→ **Work order**: For this exercise, copy out each line of the material below that includes "begin".

→ **Records to use**:
$ cat src/rtl/hamming_enc_arbiter_if.sv
// rtl/hamming_enc_arbiter_if.sv - requester byte ports and shared codeword output of the Hamming encode arbiter
// master drives requests and downstream ready; slave is the arbiter.
interface hamming_enc_arbiter_if #(
   parameter int NUM_REQ = 4,
   parameter int ID_W    = 2
);
   logic [NUM_REQ-1:0]   req_valid;
   logic [NUM_REQ*8-1:0] req_data;
   logic [NUM_REQ-1:0]   req_ready;
   logic                 out_valid;
   logic                 out_ready;
   logic [11:0]          out_codeword;
   logic [ID_W-1:0]      out_id;

   modport master (
      output req_valid,
      output req_data,
      output out_ready,
      input  req_ready,
      input  out_valid,
      input  out_codeword,
      input  out_id
   );

   modport slave (
      input  req_valid,
      input  req_data,
      input  out_ready,
      output req_ready,
      output out_valid,
      output out_codeword,
      output out_id
   );
endinterface

$ cat src/rtl/hamming_enc_arbiter.sv
// rtl/hamming_enc_arbiter.sv - round-robin arbitration of NUM_REQ byte requesters into one Hamming(12,8) encoder
// One registered output slot; it refills in the same cycle it drains for 1 beat/cycle.
module hamming_enc_arbiter #(
   parameter int NUM_REQ = 4,
   parameter int ID_W    = 2
) (
   input  logic                   clk,
   input  logic                   rst_n,
   hamming_enc_arbiter_if.slave   bus
);

   function automatic logic [11:0] encode(input logic [7:0] d);
      logic p0, p1, p2, p3;
      p0 = d[0] ^ d[1] ^ d[3] ^ d[4] ^ d[6];
      p1 = d[0] ^ d[2] ^ d[3] ^ d[5] ^ d[6];
      p2 = d[1] ^ d[2] ^ d[3] ^ d[7];
      p3 = d[4] ^ d[5] ^ d[6] ^ d[7];
      return {p3, p2, p1, p0, d};
   endfunction

   logic                 load_en;
   logic                 grant_found;
   logic [ID_W-1:0]      grant;
   logic [ID_W-1:0]      ptr;
   logic [ID_W-1:0]      ptr_next;
   logic [NUM_REQ-1:0]   req_ready_int;
   logic                 accept;
   logic [7:0]           grant_data;
   logic                 out_valid_q;
   logic [11:0]          out_codeword_q;
   logic [ID_W-1:0]      out_id_q;

   assign load_en = !out_valid_q || bus.out_ready;

   // Search starts at ptr and wraps modulo NUM_REQ; the first valid requester wins.
   always_comb begin
      grant       = '0;
      grant_found = 1'b0;
      for (int k = 0; k < NUM_REQ; k++) begin
         if (!grant_found && bus.req_valid[(int'(ptr) + k) % NUM_REQ]) begin
            grant_found = 1'b1;
            grant       = ID_W'((int'(ptr) + k) % NUM_REQ);
         end
      end
   end

   always_comb begin
      req_ready_int = '0;
      for (int i = 0; i < NUM_REQ; i++) begin
         req_ready_int[i] = rst_n && load_en && grant_found &&
                            (grant == ID_W'(i)) && bus.req_valid[i];
      end
   end

   assign bus.req_ready = req_ready_int;
   assign accept        = |req_ready_int;
   assign grant_data    = bus.req_data[int'(grant)*8 +: 8];
   assign ptr_next      = (grant == ID_W'(NUM_REQ - 1)) ? '0 : grant + ID_W'(1);

   always_ff @(posedge clk or negedge rst_n) begin
      if (!rst_n) begin
         out_valid_q    <= 1'b0;
         out_codeword_q <= '0;
         out_id_q       <= '0;
         ptr            <= '0;
      end else if (accept) begin
         out_valid_q    <= 1'b1;
         out_codeword_q <= encode(grant_data);
         out_id_q       <= grant;
         ptr            <= ptr_next;
      end else if (load_en) begin
         out_valid_q    <= 1'b0;
      end
   end

   assign bus.out_valid    = out_valid_q;
   assign bus.out_codeword = out_codeword_q;
   assign bus.out_id       = out_id_q;

endmodule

→ **Expected answer**:
   always_comb begin
      for (int k = 0; k < NUM_REQ; k++) begin
         if (!grant_found && bus.req_valid[(int'(ptr) + k) % NUM_REQ]) begin
   always_comb begin
      for (int i = 0; i < NUM_REQ; i++) begin
   always_ff @(posedge clk or negedge rst_n) begin
      if (!rst_n) begin
      end else if (accept) begin
      end else if (load_en) begin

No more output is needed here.